-- WORKING DATA --
· · ·
$ cat config.mk
export PLATFORM = sky130hd
export DESIGN_NAME = reaction_timer_core
export DESIGN_NICKNAME = d
export VERILOG_FILES = /design/src/rtl/reaction_timer_core.sv
export SDC_FILE = /design/constraint.sdc
export NUM_CORES = 1
export LEC_CHECK = 0
export CELL_PAD_IN_SITES_DETAIL_PLACEMENT = 2
export CELL_PAD_IN_SITES_GLOBAL_PLACEMENT = 2
export CORE_MARGIN = 2
export CORE_UTILIZATION = 35
export DETAILED_ROUTE_END_ITERATION = 8
export GPL_TIMING_DRIVEN = 0
export PLACE_DENSITY_LB_ADDON = 0.1
export SETUP_SLACK_MARGIN = 0.15
export SYNTH_ARGS = -nofsm -noshare
export SYNTH_HDL_FRONTEND = slang
export SYNTH_SLANG_ARGS = --single-unit
$ cat constraint.sdc
create_clock -name clk -period 8.6 [get_ports clk]
set_clock_uncertainty 0.2 [all_clocks]
set_input_delay 2.58 -clock clk [delete_from_list [all_inputs] [get_ports clk]]
set_output_delay 2.58 -clock clk [all_outputs]
set_load 0.01 [all_outputs]
### src/rtl/video_timing_if.sv
// Raster timing bundle: pixel enable into the generator, registered position,
// sync, blanking, strobe and frame-count outputs back out.
interface video_timing_if #(
  parameter int HW      = 9,
  parameter int VW      = 9,
  parameter int FRAME_W = 8
);
  logic               ce;
  logic [HW-1:0]      hpos;
  logic [VW-1:0]      vpos;
  logic               hsync;
  logic               vsync;
  logic               hblank;
  logic               vblank;
  logic               display_on;
  logic               line_start;
  logic               frame_start;
  logic [FRAME_W-1:0] frame_count;

  modport master (
    input  ce,
    output hpos, vpos, hsync, vsync, hblank, vblank, display_on,
           line_start, frame_start, frame_count
  );

  modport slave (
    output ce,
    input  hpos, vpos, hsync, vsync, hblank, vblank, display_on,
           line_start, frame_start, frame_count
  );
endinterface

### src/rtl/video_timing_gen.sv
// Parametrised raster timing generator; one clk from a ce step to all outputs.
// No backpressure: ce=0 simply freezes the raster and suppresses the strobes.
module video_timing_gen #(
  parameter int H_DISPLAY = 256,
  parameter int H_FRONT   = 7,
  parameter int H_SYNC    = 23,
  parameter int H_BACK    = 23,
  parameter int V_DISPLAY = 240,
  parameter int V_BOTTOM  = 14,
  parameter int V_SYNC    = 3,
  parameter int V_TOP     = 5,
  parameter int HSYNC_POL = 1,
  parameter int VSYNC_POL = 1,
  parameter int FRAME_W   = 8
) (
  input  logic           clk,
  input  logic           reset,
  video_timing_if.master vt
);
  localparam int H_TOTAL = H_DISPLAY + H_FRONT + H_SYNC + H_BACK;
  localparam int V_TOTAL = V_DISPLAY + V_BOTTOM + V_SYNC + V_TOP;
  localparam int HW      = $clog2(H_TOTAL);
  localparam int VW      = $clog2(V_TOTAL);

  localparam logic [HW-1:0] H_LAST   = HW'(H_TOTAL - 1);
  localparam logic [HW-1:0] H_BLANK  = HW'(H_DISPLAY);
  localparam logic [HW-1:0] HS_FIRST = HW'(H_DISPLAY + H_FRONT);
  localparam logic [HW-1:0] HS_LAST  = HW'(H_DISPLAY + H_FRONT + H_SYNC - 1);
  localparam logic [HW-1:0] H_ONE    = HW'(1);
  localparam logic [VW-1:0] V_LAST   = VW'(V_TOTAL - 1);
  localparam logic [VW-1:0] V_BLANK  = VW'(V_DISPLAY);
  localparam logic [VW-1:0] VS_FIRST = VW'(V_DISPLAY + V_BOTTOM);
  localparam logic [VW-1:0] VS_LAST  = VW'(V_DISPLAY + V_BOTTOM + V_SYNC - 1);
  localparam logic [VW-1:0] V_ONE    = VW'(1);
  localparam logic [FRAME_W-1:0] F_ONE = FRAME_W'(1);
  localparam logic HS_ACT = (HSYNC_POL != 0);
  localparam logic VS_ACT = (VSYNC_POL != 0);

  logic [HW-1:0]      hpos_q, hpos_d;
  logic [VW-1:0]      vpos_q, vpos_d;
  logic               hsync_q, hsync_d;
  logic               vsync_q, vsync_d;
  logic               hblank_q, hblank_d;
  logic               vblank_q, vblank_d;
  logic               display_on_q, display_on_d;
  logic               line_start_q, line_start_d;
  logic               frame_start_q, frame_start_d;
  logic [FRAME_W-1:0] frame_count_q, frame_count_d;

  always_comb begin
    hpos_d        = hpos_q;
    vpos_d        = vpos_q;
    line_start_d  = 1'b0;
    frame_start_d = 1'b0;
    frame_count_d = frame_count_q;
    if (vt.ce) begin
      if (hpos_q == H_LAST) begin
        hpos_d       = '0;
        line_start_d = 1'b1;
        if (vpos_q == V_LAST) begin
          vpos_d        = '0;
          frame_start_d = 1'b1;
          frame_count_d = frame_count_q + F_ONE;
        end else begin
          vpos_d = vpos_q + V_ONE;
        end
      end else begin
        hpos_d = hpos_q + H_ONE;
      end
    end
    // Decode from the next position so the registered flags line up with hpos/vpos.
    hsync_d      = ((hpos_d >= HS_FIRST) && (hpos_d <= HS_LAST)) ? HS_ACT : ~HS_ACT;
    vsync_d      = ((vpos_d >= VS_FIRST) && (vpos_d <= VS_LAST)) ? VS_ACT : ~VS_ACT;
    hblank_d     = (hpos_d >= H_BLANK);
    vblank_d     = (vpos_d >= V_BLANK);
    display_on_d = ~hblank_d & ~vblank_d;
  end

  // Reset parks the raster on the last pixel so the first ce lands on (0,0).
  always_ff @(posedge clk or posedge reset) begin
    if (reset) begin
      hpos_q        <= H_LAST;
      vpos_q        <= V_LAST;
      hsync_q       <= ~HS_ACT;
      vsync_q       <= ~VS_ACT;
      hblank_q      <= 1'b1;
      vblank_q      <= 1'b1;
      display_on_q  <= 1'b0;
      line_start_q  <= 1'b0;
      frame_start_q <= 1'b0;
      frame_count_q <= '1;
    end else begin
      hpos_q        <= hpos_d;
      vpos_q        <= vpos_d;
      hsync_q       <= hsync_d;
      vsync_q       <= vsync_d;
      hblank_q      <= hblank_d;
      vblank_q      <= vblank_d;
      display_on_q  <= display_on_d;
      line_start_q  <= line_start_d;
      frame_start_q <= frame_start_d;
      frame_count_q <= frame_count_d;
    end
  end

  assign vt.hpos        = hpos_q;
  assign vt.vpos        = vpos_q;
  assign vt.hsync       = hsync_q;
  assign vt.vsync       = vsync_q;
  assign vt.hblank      = hblank_q;
  assign vt.vblank      = vblank_q;
  assign vt.display_on  = display_on_q;
  assign vt.line_start  = line_start_q;
  assign vt.frame_start = frame_start_q;
  assign vt.frame_count = frame_count_q;
endmodule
· · ·
-- WHAT YOU NEED TO DO --
Return only the exact lines from the opening of the records through the line that contains "export SYNTH_ARGS = -nofsm -noshare", both included.

-- ANSWER FOR THE TASK --
$ cat config.mk
export PLATFORM = sky130hd
export DESIGN_NAME = reaction_timer_core
export DESIGN_NICKNAME = d
export VERILOG_FILES = /design/src/rtl/reaction_timer_core.sv
export SDC_FILE = /design/constraint.sdc
export NUM_CORES = 1
export LEC_CHECK = 0
export CELL_PAD_IN_SITES_DETAIL_PLACEMENT = 2
export CELL_PAD_IN_SITES_GLOBAL_PLACEMENT = 2
export CORE_MARGIN = 2
export CORE_UTILIZATION = 35
export DETAILED_ROUTE_END_ITERATION = 8
export GPL_TIMING_DRIVEN = 0
export PLACE_DENSITY_LB_ADDON = 0.1
export SETUP_SLACK_MARGIN = 0.15
export SYNTH_ARGS = -nofsm -noshare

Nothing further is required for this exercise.